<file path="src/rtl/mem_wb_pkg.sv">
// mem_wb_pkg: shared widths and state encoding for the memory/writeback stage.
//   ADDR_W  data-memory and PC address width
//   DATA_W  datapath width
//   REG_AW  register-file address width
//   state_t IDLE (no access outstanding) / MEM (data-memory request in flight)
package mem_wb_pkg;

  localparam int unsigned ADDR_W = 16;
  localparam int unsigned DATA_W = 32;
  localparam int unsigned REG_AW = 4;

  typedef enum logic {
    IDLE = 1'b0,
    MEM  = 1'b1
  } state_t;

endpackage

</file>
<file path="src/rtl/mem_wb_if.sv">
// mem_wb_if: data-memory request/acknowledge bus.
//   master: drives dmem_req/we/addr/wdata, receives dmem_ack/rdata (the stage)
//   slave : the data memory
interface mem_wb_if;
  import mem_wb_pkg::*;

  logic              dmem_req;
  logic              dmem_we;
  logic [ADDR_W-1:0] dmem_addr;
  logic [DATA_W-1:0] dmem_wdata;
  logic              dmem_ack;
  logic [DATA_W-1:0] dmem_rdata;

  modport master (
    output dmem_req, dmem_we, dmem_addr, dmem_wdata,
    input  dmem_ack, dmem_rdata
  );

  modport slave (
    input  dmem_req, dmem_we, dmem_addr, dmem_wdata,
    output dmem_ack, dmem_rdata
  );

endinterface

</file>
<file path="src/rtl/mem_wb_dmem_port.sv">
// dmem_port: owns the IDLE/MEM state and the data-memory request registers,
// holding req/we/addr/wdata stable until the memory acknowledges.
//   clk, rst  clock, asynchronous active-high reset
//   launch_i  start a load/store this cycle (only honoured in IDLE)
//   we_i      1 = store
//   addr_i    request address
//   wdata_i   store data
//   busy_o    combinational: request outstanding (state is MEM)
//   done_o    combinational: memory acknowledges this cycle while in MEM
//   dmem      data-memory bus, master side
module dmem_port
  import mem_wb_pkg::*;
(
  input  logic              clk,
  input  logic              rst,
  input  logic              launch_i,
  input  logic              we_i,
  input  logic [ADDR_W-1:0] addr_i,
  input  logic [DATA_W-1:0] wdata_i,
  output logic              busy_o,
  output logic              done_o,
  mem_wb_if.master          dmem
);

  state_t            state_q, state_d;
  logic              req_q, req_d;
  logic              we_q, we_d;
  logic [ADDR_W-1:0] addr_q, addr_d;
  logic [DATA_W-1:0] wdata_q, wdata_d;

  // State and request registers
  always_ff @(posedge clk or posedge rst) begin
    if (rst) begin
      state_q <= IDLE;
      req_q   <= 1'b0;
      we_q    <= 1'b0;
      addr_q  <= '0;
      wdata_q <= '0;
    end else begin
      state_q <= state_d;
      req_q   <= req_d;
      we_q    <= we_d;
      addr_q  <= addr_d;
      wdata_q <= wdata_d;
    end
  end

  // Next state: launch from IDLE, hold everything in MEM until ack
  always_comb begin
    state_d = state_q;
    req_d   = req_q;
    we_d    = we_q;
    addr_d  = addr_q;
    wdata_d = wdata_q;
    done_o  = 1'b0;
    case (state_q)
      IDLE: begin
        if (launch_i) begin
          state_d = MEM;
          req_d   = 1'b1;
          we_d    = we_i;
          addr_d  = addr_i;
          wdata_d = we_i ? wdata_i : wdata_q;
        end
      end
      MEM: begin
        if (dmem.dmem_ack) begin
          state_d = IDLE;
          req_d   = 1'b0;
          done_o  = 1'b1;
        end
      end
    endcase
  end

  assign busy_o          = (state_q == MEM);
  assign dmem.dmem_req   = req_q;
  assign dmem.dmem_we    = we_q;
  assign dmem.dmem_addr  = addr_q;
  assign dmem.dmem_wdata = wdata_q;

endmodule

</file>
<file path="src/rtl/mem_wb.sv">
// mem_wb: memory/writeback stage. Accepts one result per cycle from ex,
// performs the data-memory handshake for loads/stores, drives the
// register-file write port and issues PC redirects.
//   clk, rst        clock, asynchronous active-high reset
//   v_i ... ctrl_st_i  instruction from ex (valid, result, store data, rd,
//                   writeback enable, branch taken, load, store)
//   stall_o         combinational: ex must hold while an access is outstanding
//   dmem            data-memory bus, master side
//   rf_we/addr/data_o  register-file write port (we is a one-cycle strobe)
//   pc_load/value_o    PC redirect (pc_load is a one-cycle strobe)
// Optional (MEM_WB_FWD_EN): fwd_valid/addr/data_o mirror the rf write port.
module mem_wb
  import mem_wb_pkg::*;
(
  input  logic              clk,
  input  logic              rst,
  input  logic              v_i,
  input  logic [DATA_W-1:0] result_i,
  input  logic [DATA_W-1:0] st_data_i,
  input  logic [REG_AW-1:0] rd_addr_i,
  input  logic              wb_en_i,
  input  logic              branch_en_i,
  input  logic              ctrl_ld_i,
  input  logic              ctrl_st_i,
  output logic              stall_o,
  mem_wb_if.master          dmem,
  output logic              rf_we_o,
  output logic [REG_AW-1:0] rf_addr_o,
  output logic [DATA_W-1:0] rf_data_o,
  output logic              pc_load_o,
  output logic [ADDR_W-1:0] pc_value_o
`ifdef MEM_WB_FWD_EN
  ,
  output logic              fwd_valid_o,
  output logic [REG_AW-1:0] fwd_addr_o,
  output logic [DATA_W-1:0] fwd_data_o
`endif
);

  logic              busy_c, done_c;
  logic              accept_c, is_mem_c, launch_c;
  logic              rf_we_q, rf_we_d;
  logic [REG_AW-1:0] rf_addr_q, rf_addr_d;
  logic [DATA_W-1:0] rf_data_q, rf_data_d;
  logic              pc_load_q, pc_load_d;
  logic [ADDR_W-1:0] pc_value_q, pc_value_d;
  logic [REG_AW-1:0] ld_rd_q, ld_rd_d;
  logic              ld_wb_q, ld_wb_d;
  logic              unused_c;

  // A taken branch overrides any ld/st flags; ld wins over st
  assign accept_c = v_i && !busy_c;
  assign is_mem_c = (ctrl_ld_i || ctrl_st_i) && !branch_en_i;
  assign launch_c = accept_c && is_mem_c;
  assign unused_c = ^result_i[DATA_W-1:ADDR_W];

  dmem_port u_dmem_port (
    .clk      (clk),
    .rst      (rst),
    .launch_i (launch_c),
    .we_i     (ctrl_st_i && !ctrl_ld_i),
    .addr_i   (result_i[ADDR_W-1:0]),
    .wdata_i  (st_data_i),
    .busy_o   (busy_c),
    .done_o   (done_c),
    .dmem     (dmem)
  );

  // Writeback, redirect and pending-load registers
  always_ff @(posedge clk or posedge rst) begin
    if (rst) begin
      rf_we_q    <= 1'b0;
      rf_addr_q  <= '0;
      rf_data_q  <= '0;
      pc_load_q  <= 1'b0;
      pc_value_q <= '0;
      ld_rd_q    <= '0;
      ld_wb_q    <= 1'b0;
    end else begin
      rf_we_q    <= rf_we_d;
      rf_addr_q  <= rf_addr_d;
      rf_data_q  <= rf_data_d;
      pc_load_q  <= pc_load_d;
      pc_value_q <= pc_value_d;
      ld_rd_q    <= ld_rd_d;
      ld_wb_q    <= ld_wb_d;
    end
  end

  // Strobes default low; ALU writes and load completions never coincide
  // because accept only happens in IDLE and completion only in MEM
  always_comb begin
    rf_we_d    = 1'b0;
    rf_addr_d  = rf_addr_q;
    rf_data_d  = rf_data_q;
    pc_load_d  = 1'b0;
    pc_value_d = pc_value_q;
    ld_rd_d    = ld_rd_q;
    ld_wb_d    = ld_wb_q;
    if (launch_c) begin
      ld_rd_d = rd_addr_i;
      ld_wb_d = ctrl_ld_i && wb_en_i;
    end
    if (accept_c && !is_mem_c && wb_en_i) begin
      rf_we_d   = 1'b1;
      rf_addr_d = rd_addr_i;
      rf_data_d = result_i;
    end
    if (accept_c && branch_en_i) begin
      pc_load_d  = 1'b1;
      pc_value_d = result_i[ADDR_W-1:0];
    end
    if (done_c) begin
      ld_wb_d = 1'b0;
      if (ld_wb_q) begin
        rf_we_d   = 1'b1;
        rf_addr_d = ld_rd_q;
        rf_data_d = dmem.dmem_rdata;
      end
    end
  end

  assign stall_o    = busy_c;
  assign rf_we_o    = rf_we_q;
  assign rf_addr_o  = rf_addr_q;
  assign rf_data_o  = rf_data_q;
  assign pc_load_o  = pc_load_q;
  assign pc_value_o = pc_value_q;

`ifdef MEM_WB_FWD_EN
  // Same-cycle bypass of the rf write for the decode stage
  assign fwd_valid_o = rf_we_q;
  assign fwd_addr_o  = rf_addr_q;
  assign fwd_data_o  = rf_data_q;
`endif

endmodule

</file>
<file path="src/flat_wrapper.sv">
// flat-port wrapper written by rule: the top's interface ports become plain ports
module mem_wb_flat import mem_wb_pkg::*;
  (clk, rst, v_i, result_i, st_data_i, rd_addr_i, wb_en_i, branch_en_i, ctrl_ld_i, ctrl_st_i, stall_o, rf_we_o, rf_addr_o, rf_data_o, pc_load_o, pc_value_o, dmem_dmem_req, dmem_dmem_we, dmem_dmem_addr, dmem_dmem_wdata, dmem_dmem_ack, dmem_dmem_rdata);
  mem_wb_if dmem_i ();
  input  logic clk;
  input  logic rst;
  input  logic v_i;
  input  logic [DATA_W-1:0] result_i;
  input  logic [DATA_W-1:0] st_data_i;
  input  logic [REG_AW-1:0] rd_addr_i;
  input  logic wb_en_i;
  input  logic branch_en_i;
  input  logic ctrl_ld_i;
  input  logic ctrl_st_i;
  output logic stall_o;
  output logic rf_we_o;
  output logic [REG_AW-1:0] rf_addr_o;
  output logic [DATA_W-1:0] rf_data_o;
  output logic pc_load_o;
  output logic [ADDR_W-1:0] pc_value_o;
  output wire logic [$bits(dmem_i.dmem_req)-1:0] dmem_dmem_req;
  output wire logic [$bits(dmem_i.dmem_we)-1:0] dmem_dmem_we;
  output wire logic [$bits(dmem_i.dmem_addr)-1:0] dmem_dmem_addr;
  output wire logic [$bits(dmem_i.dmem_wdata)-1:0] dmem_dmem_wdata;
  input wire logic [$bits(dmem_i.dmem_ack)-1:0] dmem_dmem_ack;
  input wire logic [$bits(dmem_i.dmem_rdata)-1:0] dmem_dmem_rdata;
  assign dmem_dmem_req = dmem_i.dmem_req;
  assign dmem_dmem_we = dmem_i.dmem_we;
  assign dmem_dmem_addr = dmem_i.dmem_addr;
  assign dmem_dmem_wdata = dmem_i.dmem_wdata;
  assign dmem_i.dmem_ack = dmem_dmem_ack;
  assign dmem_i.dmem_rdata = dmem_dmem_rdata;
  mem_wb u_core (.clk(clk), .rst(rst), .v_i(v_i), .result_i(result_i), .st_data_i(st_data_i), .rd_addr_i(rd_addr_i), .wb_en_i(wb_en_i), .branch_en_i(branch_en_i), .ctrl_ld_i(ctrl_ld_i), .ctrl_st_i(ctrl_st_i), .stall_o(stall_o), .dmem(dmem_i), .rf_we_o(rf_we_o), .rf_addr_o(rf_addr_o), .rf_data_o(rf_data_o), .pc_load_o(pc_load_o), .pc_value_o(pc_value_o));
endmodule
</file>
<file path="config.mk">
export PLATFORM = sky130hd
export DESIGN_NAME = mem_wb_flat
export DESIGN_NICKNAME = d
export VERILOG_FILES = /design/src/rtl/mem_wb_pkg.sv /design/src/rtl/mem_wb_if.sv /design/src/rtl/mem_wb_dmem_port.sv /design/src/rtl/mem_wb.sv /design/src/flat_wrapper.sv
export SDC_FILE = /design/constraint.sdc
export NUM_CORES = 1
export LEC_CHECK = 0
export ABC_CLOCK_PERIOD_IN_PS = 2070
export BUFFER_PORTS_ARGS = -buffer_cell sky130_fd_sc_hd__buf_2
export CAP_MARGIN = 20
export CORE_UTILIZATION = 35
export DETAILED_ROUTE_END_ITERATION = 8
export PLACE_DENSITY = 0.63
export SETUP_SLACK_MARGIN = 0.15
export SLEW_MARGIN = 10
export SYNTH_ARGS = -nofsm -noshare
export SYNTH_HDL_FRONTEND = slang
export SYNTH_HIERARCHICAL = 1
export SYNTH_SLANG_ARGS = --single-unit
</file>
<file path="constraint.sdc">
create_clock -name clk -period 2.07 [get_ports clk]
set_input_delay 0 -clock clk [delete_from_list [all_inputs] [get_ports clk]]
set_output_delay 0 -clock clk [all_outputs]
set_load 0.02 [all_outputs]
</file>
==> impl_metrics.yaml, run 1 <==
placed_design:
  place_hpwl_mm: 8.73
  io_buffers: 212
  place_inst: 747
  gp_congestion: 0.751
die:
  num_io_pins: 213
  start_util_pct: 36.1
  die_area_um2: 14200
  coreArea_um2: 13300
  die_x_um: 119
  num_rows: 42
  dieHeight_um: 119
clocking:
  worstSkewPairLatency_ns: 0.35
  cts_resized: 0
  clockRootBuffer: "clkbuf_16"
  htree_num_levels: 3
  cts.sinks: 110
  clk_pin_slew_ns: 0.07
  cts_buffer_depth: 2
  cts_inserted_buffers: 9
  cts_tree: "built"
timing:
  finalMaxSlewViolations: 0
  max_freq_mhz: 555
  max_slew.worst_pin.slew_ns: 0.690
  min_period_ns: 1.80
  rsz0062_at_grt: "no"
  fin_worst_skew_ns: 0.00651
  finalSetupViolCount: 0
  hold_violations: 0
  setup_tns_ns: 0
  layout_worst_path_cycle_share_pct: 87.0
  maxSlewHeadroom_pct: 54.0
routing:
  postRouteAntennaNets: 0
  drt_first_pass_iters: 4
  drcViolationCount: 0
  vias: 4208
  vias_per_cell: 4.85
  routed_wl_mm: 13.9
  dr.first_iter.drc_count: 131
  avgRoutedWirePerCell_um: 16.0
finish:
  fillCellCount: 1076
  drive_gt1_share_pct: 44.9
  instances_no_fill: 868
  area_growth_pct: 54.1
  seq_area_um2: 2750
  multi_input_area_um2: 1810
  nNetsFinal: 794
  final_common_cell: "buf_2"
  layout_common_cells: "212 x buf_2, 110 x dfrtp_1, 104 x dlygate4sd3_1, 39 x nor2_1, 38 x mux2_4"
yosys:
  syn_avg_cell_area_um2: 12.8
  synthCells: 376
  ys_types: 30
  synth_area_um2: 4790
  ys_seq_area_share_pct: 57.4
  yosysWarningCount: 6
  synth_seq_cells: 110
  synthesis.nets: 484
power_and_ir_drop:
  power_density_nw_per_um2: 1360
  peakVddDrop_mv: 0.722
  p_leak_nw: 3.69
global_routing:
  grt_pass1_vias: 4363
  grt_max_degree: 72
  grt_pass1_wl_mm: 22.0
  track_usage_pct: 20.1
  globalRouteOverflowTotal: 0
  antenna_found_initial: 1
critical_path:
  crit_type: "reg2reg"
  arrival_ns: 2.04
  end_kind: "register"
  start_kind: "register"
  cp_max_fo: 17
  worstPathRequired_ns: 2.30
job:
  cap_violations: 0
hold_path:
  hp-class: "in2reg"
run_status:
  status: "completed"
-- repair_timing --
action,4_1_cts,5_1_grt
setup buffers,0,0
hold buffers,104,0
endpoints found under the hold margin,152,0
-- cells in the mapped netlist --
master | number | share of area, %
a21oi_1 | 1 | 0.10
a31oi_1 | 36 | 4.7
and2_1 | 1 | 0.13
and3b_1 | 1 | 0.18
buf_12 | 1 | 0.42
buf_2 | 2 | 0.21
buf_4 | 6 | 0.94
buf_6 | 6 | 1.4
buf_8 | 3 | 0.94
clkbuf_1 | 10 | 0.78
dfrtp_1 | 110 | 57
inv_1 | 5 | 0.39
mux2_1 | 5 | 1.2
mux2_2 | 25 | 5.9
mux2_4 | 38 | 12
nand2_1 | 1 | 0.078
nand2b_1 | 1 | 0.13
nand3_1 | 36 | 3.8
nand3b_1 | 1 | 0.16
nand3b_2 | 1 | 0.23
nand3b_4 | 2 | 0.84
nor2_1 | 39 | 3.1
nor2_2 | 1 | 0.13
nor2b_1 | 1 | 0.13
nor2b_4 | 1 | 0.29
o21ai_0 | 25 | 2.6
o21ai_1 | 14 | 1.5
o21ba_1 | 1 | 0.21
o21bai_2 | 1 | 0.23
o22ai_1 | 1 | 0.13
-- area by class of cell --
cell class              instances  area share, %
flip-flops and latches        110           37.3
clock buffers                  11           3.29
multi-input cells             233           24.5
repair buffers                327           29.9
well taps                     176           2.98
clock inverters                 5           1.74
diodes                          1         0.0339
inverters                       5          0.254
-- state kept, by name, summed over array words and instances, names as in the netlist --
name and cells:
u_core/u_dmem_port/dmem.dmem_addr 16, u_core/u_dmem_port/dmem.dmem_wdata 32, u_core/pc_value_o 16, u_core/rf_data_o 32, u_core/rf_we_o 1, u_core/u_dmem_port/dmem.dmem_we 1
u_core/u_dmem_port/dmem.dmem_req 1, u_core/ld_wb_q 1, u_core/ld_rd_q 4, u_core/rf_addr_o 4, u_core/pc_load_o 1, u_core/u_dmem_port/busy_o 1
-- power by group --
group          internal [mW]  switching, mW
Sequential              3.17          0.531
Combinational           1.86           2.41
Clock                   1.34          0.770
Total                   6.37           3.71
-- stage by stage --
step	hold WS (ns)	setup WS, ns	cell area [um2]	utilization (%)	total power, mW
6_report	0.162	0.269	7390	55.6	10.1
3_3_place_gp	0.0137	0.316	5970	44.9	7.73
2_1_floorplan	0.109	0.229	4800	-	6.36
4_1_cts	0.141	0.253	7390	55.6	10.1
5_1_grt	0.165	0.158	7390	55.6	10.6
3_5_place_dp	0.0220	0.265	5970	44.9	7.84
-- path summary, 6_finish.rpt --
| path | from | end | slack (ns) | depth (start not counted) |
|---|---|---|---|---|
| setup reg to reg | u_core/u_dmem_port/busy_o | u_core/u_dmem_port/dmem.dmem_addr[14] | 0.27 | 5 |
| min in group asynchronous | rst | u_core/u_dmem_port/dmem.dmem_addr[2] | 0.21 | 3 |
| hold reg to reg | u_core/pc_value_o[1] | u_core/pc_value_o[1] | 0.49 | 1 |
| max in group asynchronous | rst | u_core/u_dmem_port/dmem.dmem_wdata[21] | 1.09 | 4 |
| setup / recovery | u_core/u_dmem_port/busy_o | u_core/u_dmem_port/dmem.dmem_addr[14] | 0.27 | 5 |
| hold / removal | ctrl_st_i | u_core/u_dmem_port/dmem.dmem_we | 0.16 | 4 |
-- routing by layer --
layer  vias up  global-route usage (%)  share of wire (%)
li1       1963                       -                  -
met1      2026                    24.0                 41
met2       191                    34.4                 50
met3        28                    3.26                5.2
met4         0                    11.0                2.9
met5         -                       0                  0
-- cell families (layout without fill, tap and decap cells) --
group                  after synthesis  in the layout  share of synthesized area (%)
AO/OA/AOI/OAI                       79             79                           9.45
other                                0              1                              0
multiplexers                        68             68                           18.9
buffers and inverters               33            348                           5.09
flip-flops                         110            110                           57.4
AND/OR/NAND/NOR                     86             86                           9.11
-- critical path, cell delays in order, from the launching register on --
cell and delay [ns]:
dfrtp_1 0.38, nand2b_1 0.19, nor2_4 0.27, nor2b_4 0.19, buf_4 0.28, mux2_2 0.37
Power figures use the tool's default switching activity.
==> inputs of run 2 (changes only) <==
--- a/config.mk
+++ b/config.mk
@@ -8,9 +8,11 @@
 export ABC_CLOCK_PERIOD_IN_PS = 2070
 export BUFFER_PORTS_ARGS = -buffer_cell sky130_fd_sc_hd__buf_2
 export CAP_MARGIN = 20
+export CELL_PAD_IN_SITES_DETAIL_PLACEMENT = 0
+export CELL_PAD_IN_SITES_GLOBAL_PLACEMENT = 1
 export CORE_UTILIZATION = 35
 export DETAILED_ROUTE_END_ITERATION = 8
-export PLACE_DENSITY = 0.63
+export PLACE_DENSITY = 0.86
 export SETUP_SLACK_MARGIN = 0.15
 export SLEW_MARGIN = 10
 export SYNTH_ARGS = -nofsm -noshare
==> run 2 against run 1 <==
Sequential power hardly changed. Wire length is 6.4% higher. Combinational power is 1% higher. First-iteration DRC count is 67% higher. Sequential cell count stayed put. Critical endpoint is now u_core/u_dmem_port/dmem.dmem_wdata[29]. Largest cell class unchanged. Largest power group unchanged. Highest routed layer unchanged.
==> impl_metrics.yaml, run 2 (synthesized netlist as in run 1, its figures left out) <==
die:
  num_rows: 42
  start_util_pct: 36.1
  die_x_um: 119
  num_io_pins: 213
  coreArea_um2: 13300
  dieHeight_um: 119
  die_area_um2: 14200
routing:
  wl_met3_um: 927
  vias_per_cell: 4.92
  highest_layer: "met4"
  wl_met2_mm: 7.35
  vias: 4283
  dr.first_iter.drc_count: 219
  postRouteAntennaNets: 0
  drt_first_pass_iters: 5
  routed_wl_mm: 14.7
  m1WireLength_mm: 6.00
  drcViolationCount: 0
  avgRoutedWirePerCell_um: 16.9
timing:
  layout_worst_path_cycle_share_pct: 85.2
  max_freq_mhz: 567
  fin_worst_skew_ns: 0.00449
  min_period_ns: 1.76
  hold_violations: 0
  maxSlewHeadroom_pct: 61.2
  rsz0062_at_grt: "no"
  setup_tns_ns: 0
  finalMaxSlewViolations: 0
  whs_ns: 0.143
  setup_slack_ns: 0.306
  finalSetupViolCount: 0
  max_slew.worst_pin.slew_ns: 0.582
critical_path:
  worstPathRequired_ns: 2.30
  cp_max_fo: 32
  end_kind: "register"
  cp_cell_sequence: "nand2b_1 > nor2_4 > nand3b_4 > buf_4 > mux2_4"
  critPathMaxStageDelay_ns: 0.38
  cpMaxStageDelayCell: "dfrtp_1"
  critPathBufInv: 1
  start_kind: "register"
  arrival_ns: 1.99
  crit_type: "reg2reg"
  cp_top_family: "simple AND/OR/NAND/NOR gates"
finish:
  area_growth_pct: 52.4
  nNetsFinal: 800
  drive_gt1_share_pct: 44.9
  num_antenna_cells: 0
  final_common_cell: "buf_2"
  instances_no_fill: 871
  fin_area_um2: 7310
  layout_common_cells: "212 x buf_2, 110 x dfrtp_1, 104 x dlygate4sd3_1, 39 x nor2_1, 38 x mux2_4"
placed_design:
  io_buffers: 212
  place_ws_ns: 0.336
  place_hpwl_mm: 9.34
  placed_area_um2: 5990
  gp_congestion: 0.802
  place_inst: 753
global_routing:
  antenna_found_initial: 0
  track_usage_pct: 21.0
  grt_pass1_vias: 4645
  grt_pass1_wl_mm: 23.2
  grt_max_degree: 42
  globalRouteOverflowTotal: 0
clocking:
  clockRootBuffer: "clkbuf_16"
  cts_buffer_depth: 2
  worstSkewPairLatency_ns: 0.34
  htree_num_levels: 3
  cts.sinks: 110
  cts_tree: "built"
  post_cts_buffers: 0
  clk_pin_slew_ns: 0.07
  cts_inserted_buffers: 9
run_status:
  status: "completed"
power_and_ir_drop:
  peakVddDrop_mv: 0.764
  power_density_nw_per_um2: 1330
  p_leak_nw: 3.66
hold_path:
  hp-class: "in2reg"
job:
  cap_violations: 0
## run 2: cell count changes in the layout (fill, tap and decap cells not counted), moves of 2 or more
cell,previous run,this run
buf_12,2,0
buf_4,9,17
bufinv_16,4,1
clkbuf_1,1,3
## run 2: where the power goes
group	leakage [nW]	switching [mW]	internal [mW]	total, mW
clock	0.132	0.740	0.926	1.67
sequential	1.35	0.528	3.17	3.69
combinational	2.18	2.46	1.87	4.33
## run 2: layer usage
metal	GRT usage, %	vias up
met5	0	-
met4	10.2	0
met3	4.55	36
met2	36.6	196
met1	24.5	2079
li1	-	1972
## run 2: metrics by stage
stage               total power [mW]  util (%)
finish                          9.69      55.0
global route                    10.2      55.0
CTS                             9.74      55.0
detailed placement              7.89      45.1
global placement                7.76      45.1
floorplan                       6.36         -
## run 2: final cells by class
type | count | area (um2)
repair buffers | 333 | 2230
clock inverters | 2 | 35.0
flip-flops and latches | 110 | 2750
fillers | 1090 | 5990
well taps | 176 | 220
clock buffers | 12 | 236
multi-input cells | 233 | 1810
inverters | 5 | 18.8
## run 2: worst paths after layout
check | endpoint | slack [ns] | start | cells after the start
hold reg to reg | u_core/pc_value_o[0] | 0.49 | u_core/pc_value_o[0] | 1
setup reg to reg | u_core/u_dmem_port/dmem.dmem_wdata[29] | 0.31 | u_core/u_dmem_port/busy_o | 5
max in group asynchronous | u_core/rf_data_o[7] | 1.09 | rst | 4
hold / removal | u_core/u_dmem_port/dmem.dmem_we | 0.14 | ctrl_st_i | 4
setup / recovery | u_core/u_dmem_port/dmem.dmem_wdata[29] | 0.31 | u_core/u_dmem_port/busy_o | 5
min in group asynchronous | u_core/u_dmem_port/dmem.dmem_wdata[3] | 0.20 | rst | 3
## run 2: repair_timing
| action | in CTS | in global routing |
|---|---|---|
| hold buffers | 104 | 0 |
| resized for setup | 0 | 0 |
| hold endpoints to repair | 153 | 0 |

★ ★ ★ ★

* Your task: Retype the records above exactly, from their first line through the line that contains "register-file address width", and stop there.

* Reply to the exercise:
<file path="src/rtl/mem_wb_pkg.sv">
// mem_wb_pkg: shared widths and state encoding for the memory/writeback stage.
//   ADDR_W  data-memory and PC address width
//   DATA_W  datapath width
//   REG_AW  register-file address width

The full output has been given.